Her straight-gazing grey eyes gave away nothing as she stared back at him.
“But supposing he doesn't want to marry me?”
“He does.” He was about to add: “Any man would!” but stopped himself. He stood up suddenly, leaning his squared shoulders against the graceful mantelshelf. “Look at you,” he said. “Look at you in that dress, and with that hair! the chatelaine of Treloan!”
“Running the place as a guest-house to make ends meet,” a little dryly.
“But not once you've married Pope! All that sort of thing will come to an end.”
“Will it?” she asked, looking at him with an indescribable expression on her face. It was so odd, she thought, that both he and her aunt had chosen the same day to drive home to her the advantages of marrying a man who had not yet asked her to marry him. But for the fact that Commander Merlin's obvious desire for her to marry him filled her with a kind of spreading feeling of loneliness and hollow emptiness, she could almost have laughed, and felt amused. But the fact that he did want her to marry someone else could never genuinely amuse her. “Well, you may be right,” she murmured carelessly. “You may be very right.”

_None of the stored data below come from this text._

## config.mk

```make
export PLATFORM = sky130hd
export DESIGN_NAME = trace_stall_fifo
export DESIGN_NICKNAME = d
export VERILOG_FILES = /design/src/rtl/trace_stall_fifo.sv
export SDC_FILE = /design/constraint.sdc
export NUM_CORES = 2
export LEC_CHECK = 0
export ABC_AREA = 0
export BUFFER_PORTS_ARGS = -buffer_cell sky130_fd_sc_hd__buf_2
export CAP_MARGIN = 30
export CORE_ASPECT_RATIO = 0.8
export CORE_MARGIN = 5
export CORE_UTILIZATION = 60
export DETAILED_ROUTE_END_ITERATION = 8
export PLACE_DENSITY = 0.84
export SLEW_MARGIN = 5
export SYNTH_ARGS = -nofsm -noshare
export SYNTH_HDL_FRONTEND = slang
export SYNTH_SLANG_ARGS = --single-unit
```

## constraint.sdc

```tcl
create_clock -name clk -period 9.55 [get_ports clk]
set_clock_uncertainty 0.15 [all_clocks]
set_input_delay 0.955 -clock clk [delete_from_list [all_inputs] [get_ports clk]]
set_output_delay 0.955 -clock clk [all_outputs]
set_load 0.02 [all_outputs]
```
$ cat src/rtl/arb_pkg.sv
package arb_pkg;
    typedef enum logic [1:0] {
        ST_OFF  = 2'd0,
        ST_IDLE = 2'd1,
        ST_BUSY = 2'd2
    } arb_state_e;
endpackage

$ cat src/rtl/lru_order.sv
// Recency order over ENTRIES places, kept as a pairwise "i older than j" matrix.
module lru_order #(
    parameter int ENTRIES = 5
) (
    input  logic               clk,
    input  logic               rst_n,
    input  logic [ENTRIES-1:0] elig,
    input  logic               use_en,
    input  logic [ENTRIES-1:0] use_vec,
    output logic [ENTRIES-1:0] win
);
    logic [ENTRIES-1:0][ENTRIES-1:0] older_q;

    always_ff @(posedge clk or negedge rst_n) begin
        if (!rst_n) begin
            for (int i = 0; i < ENTRIES; i++) begin
                for (int j = 0; j < ENTRIES; j++) begin
                    older_q[i][j] <= 1'(i < j);
                end
            end
        end else if (use_en) begin
            for (int i = 0; i < ENTRIES; i++) begin
                for (int j = 0; j < ENTRIES; j++) begin
                    if (i != j) begin
                        if (use_vec[i]) begin
                            older_q[i][j] <= 1'b0;
                        end else if (use_vec[j]) begin
                            older_q[i][j] <= 1'b1;
                        end
                    end
                end
            end
        end
    end

    for (genvar gi = 0; gi < ENTRIES; gi++) begin : g_win
        logic beats_all;
        always_comb begin
            beats_all = 1'b1;
            for (int j = 0; j < ENTRIES; j++) begin
                if (j != gi && elig[j] && !older_q[gi][j]) begin
                    beats_all = 1'b0;
                end
            end
        end
        assign win[gi] = elig[gi] & beats_all;
    end
endmodule

$ cat src/rtl/two_level_lru_arbiter.sv
module two_level_lru_arbiter
    import arb_pkg::*;
#(
    parameter int MASTERS = 4
) (
    input  logic               clk,
    input  logic               rst_n,
    input  logic [MASTERS-1:0] req,
    input  logic               bus_busy,
    input  logic [MASTERS-1:0] grp_low,
    input  logic               cfg_we,
    input  logic               cfg_dis,
    output logic [MASTERS-1:0] gnt
);
    localparam int HI_PLACES = MASTERS + 1;
    localparam int GRP_SLOT  = MASTERS;

    arb_state_e         state, state_nx;
    logic               dis_q;
    logic [MASTERS-1:0] lo_elig, lo_win, pick;
    logic [HI_PLACES-1:0] hi_elig, hi_win, hi_use;
    logic               start_ev, owner_low, any_req;

    // Off bit: set by reset, written by a one-cycle strobe.
    always_ff @(posedge clk or negedge rst_n) begin
        if (!rst_n) begin
            dis_q <= 1'b1;
        end else if (cfg_we) begin
            dis_q <= cfg_dis;
        end
    end

    // State register.
    always_ff @(posedge clk or negedge rst_n) begin
        if (!rst_n) begin
            state <= ST_OFF;
        end else begin
            state <= state_nx;
        end
    end

    always_comb begin
        state_nx = state;
        unique case (state)
            ST_OFF:  state_nx = dis_q ? ST_OFF : (bus_busy ? ST_BUSY : ST_IDLE);
            ST_IDLE: state_nx = dis_q ? ST_OFF : (bus_busy ? ST_BUSY : ST_IDLE);
            ST_BUSY: state_nx = dis_q ? ST_OFF : (bus_busy ? ST_BUSY : ST_IDLE);
            default: state_nx = ST_OFF;
        endcase
    end

    // Candidate sets for both levels.
    assign lo_elig  = req & grp_low;
    assign hi_elig  = {|lo_elig, req & ~grp_low};
    assign any_req  = |req;

    assign start_ev  = (state == ST_IDLE) && bus_busy && (|gnt);
    assign owner_low = |(gnt & grp_low);
    assign hi_use    = owner_low ? {1'b1, {MASTERS{1'b0}}} : {1'b0, gnt};

    lru_order #(.ENTRIES(HI_PLACES)) u_hi (
        .clk     (clk),
        .rst_n   (rst_n),
        .elig    (hi_elig),
        .use_en  (start_ev),
        .use_vec (hi_use),
        .win     (hi_win)
    );

    lru_order #(.ENTRIES(MASTERS)) u_lo (
        .clk     (clk),
        .rst_n   (rst_n),
        .elig    (lo_elig),
        .use_en  (start_ev && owner_low),
        .use_vec (gnt),
        .win     (lo_win)
    );

    assign pick = hi_win[GRP_SLOT] ? lo_win : hi_win[MASTERS-1:0];

    // Output register: re-arbitrated every edge, parked when nobody asks.
    always_ff @(posedge clk or negedge rst_n) begin
        if (!rst_n) begin
            gnt <= '0;
        end else if (dis_q) begin
            gnt <= '0;
        end else if (any_req) begin
            gnt <= pick;
        end
    end
endmodule

$ cat config.mk
export PLATFORM = sky130hd
export DESIGN_NAME = two_level_lru_arbiter
export DESIGN_NICKNAME = d
export VERILOG_FILES = /design/src/rtl/arb_pkg.sv /design/src/rtl/lru_order.sv /design/src/rtl/two_level_lru_arbiter.sv
export SDC_FILE = /design/constraint.sdc
export NUM_CORES = 1
export LEC_CHECK = 0
export BUFFER_PORTS_ARGS = -buffer_cell sky130_fd_sc_hd__buf_2
export CAP_MARGIN = 15
export CELL_PAD_IN_SITES_DETAIL_PLACEMENT = 2
export CELL_PAD_IN_SITES_GLOBAL_PLACEMENT = 2
export CORE_MARGIN = 4
export CORE_UTILIZATION = 37
export DETAILED_ROUTE_END_ITERATION = 10
export GPL_ROUTABILITY_DRIVEN = 0
export MAX_ROUTING_LAYER = met4
export PLACE_DENSITY = 0.82
export SLEW_MARGIN = 20
export SYNTH_ARGS = -nofsm -noshare
export SYNTH_HDL_FRONTEND = slang
export SYNTH_SLANG_ARGS = --single-unit
$ cat constraint.sdc
create_clock -name clk -period 1.9 [get_ports clk]
set_input_delay 0.475 -clock clk [delete_from_list [all_inputs] [get_ports clk]]
set_output_delay 0.475 -clock clk [all_outputs]
set_load 0.005 [all_outputs]
==> run_results.csv <==
group,metric,value,unit
run_status,status,"complete, no violations",
setup_path,crit_path_top_delay_cell,"sky130_fd_sc_hd__dfrtp_1",
detailed_routing,first_pass_iteration_count_of_the_detailed_router,4,
setup_path,reg2reg_to,"u_hi.older_q[15]",
clock_network,tritoncts,"yes",
setup_path,critical_path.startpoint_type,"flop",
synth,synth.lib_cells_used.distinct,38,
setup_path,path_delay_family,"compound AO/OA/AOI/OAI gates",
global_routing,grt_overflow_total,0,
detailed_routing,dr_total_vias,1701,
die,initial_utilization,39.0,%
final_layout,insertedDiodeCount,0,
clock_network,cts_inserted_buffers,5,
clock_network,postCtsHoldBufs,0,
setup_path,worst-r2r-cell-count,5,
die,core_area,4850,um2
synth,synth_area_in_compound_gates,29.6,%
global_routing,grt_pass1_vias,1912,
detailed_routing,antenna_violating_nets_post_route,0,
setup_path,cp_max_fo,7,
clock_network,clock_tree.htree_level_count,2,
sta,finalHoldViolations,0,
clock_network,clock-root-buffer,"sky130_fd_sc_hd__clkbuf_8",
place,port_buffers,16,
place,pre_cts_ws,-1.88,ps
synth,netlist_instances,187,
sta,slew-limit-headroom,61.2,%
setup_path,critical_path_required,2120,ps
synth,ys_warn_count,0,
synth,post_synth_fa_ha_maj_area_fraction,0,%
clock_network,cts.sinks,39,
sta,fin_crit,1770,ps
sta,holdWs,228,ps
clock_network,clockBufferDepth,2,
final_layout,area_growth_syn_to_layout,19.8,%
setup_path,worstPathBufferInverterCount,1,
synth,ys_seq_elements,39,
detailed_routing,vias_per_cell,5.99,
die,standard_cell_rows,25,
clock_network,clk_latency,290,ps
clock_network,clk_pin_slew_worst_paths,90,ps
synth,mux_share_of_post_synthesis_cell_area,0.596,%
setup_path,worst-endpoint-arrival,1990,ps
power,vdd.ir_drop.worst,0.000336,V
power,leakagePower,0.984,nW
detailed_routing,drt-total-wl,6.49,mm
detailed_routing,post-route-drc-count,0,
setup_path,kind_of_capture_point_of_the_worst_setup_path,"flop",
worst_hold_path,hold_path_class,"in2async",
final_layout,post_route_cells_drive_above_1_share,31.8,%
synth,post_synth_instance_area,1890,um2
synth,seq_area_frac_synth,52.7,%
synth,syn_area_per_cell,10.1,um2
final_layout,fillCellCount,536,
sta,clock-skew-final,9.56,ps
setup_path,regToRegStartpoint,"gnt[1]",
die,fp.dieArea,6320,um2
die,die_width,79.5,um
setup_path,list_of_cells_traversed_by_the_critical_path,"a222oi_1 > buf_4 > nand2_1 > o31ai_2 > a22o_1",
global_routing,track_usage,22.7,%
sta,grt_setup_unrepaired,"no",
sta,finalSetupViolCount,0,
sta,f_max,0.566,GHz
sta,layout_worst_path_cycle_share,93.0,%
sta,worst_pin_slew,577,ps
global_routing,grt_pass1_wl,10.5,mm
detailed_routing,detail_route.iter0.violations,66,
setup_path,regToRegSetupSlack,130,ps
synth,yosys.area_share.simple,14.1,%
synth,synth_fp_nets,200,
sta,max_transition_viols_final,0,
global_routing,grt_start_max_net_pins,40,
setup_path,worstSetupEndpoint,"u_hi.older_q[15]",
final_layout,design.final.nets,229,
run,max_cap_viol_count,0,
setup_path,startpoint,"gnt[1]",
setup_path,cp_num_cells,5,
die,io-pin-count,17,
global_routing,grt_antenna_before_repair,0,
synth,post_synth_xor_area_fraction,0,%
synth,synth_top_family_by_area,"compound AO/OA/AOI/OAI gates",
die,floorplan.die.height,79.5,um
detailed_routing,wl_per_cell,22.8,um
sta,postLayoutSetupSlackWorst,132,ps
setup_path,critPathMaxStageDelay,400,ps
place,placed_wire_length_estimate_after_detailed_placement,4.36,mm
sta,fin_tns_setup,0,ps
setup_path,criticalPathCategory,"reg2reg",
power,cellPowerDensity,994,nW/um2
cell families (layout without fill, tap and decap cells):
group / count (synthesis) / count (layout)
and+or+nand+nor: 53 / 53
AOI/OAI and AO/OA: 82 / 82
muxes: 1 / 1
buffers and inverters: 12 / 42
DFF: 39 / 39
registers in the layout (all words and copies together), names as in the netlist:
register / cells
u_hi.older_q: 20
u_lo.older_q: 12
gnt: 4
state: 2
dis_q: 1
metrics by stage:
stage | power, W | util (%) | area [um2] | instances
6_report | 0.00225 | 46.7 | 2260 | 284
5_1_grt | 0.00236 | 46.7 | 2260 | 284
3_5_place_dp | 0.00151 | 44.2 | 2140 | 276
3_3_place_gp | 0.00146 | 44.2 | 2140 | 276
4_1_cts | 0.00226 | 46.6 | 2260 | 284
2_1_floorplan | 0.00133 | - | 1890 | 187
area by class of cell:
type	instances	area, um2	share of cell area (%)
Sequential cell	39	997	44.0
Clock inverter	2	35.0	1.55
Clock buffer	6	82.6	3.65
Tap cell	67	83.8	3.70
Timing Repair Buffer	33	220	9.72
Inverter	1	3.75	0.166
Multi-Input combinational cell	136	842	37.2
layer usage:
layer | GRT usage [%] | vias up | routed length [um]
met4 | 8.59 | 0 | 149
li1 | - | 743 | -
met5 | - | - | 0
met1 | 26.5 | 884 | 2770
met2 | 38.6 | 56 | 3300
met3 | 4.29 | 18 | 271
repair_timing:
action,CTS,global route
gates resized for setup,0,1
setup endpoints to repair,0,1
buffers inserted,0,0
power by group:
group | internal [W] | switching, W | leakage, nW
Clock | 0.000425 | 0.000307 | 0.0612
Combinational | 0.000184 | 0.000218 | 0.451
Sequential | 0.00101 | 0.000111 | 0.472
Total | 0.00162 | 0.000636 | 0.984
worst min-delay path by stage:
stage	startpoint	endpoint	slack, ps	cells after the start
floorplan	rst_n	gnt[0]	180	0
global placement	u_hi.older_q[4]	u_hi.older_q[4]	470	2
detailed placement	u_hi.older_q[4]	u_hi.older_q[4]	480	2
CTS	rst_n	state[1]	250	2
global route	rst_n	gnt[0]	290	2
finish	rst_n	gnt[0]	230	2
cell usage after synthesis (all sizes together):
library cell	n	share of area, %
nor2b	2	0.66
clkbuf	7	1.4
o21a	6	2.4
o221ai	4	2.2
mux2	1	0.60
o22a	4	1.9
o22ai	6	2.0
dfstp	17	24
a31oi	2	0.66
buf	4	1.4
dfrtp	22	29
or4b	1	0.73
nor4	1	0.33
inv	1	0.20
nand2	24	4.9
nand2b	4	1.3
a22oi	2	0.79
and2	5	1.7
and3b	1	0.46
a21boi	1	0.40
o211ai	4	1.6
or3	4	1.3
nor2	9	1.8
o2bb2ai	2	0.93
o21ba	4	2.1
a21o	3	1.2
and4	1	0.60
a22o	4	1.9
o21ai	8	2.1
and3	1	0.33
o31ai	4	1.9
a21oi	27	7.1
a222oi	1	0.53
placed cells by master, fill, tap and decap left out, drive strengths merged, types with 5 or more instances in the layout:
master,count
a21oi,27
o22ai,6
dfstp,17
o21a,6
clkbuf,6
nor2,9
nand2,24
o21ai,8
and2,5
dfrtp,22
buf,33
(Power assumes the default switching activity.)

“Do you intend to marry him?” he asked, forcing her to stare right back into her eyes.
“I haven’t given the matter serious thought.”
“But you will, won't you? Won’t you?” After staring at her for a moment longer, during which time she felt as if hypnotized by the staring eyes of a tiger—only instead of being tawny eyes they were blue, and hard, and brilliant—he moved abruptly over to her and, bending forward, took her hands, lying limply in her lap. Without any resistance from her he drew her to her feet.
“Since you almost certainly will, and since I'd like you to remember me by something apart from our conversation in this room tonight, here is a souvenir of the evening!” And before she could prevent him he had drawn her swiftly into his arms, and bent his dark head o
ver her bright one and claimed her soft mouth with his lips.
It was a kiss which, quite literally, took her breath away. She had been kissed once or twice before in her life, by young men who had escorted her to a dance or some other social function, and returned her in safety to her own front door. They had exacted what they thought was a legitimate reward. But here was no question of reward or even any question of pleasure. It was not even an experiment, to discover whether she might like the kiss. It was cool, deliberate, and yet it scorched her almost to the core of her being. She could never forget it or the hard feel of his lips against her own; the sudden claiming of his arms when he drew her into them. And he let her go just as suddenly as he had adopted his surprise tactics. His eyes gleamed at her strangely. It might have been by contrast with his dark dinner-jacket, but he looked a little pale.
“There!” he said. “That was something to remember me by, wasn't it?”
Eve stood quite still. She felt burningly angry with him —not because he had kissed her, not because he had done so without asking her permission, not because he had chosen to do so in her own house, as a guest at her dinner party, when the gaily colored young woman who claimed his more serious interest was outside flirting in the moonlight with Martin Pope amongst the remnants of the azaleas. Oh, none of these things upset her. But what did upset her was the knowledge that he had quite calmly accepted the fact that she was to marry a man who could guarantee security for her future, if nothing else; a man with whom he must know she was not in love—for how many times had she unwittingly given away, by her unguarded look, her sudden feeling of pleasure, her delight in his own nearness, the fact that she was in love with him? In love with Roger Merlin, who obviously was not the least little bit in love with her or otherwise he would tell her so!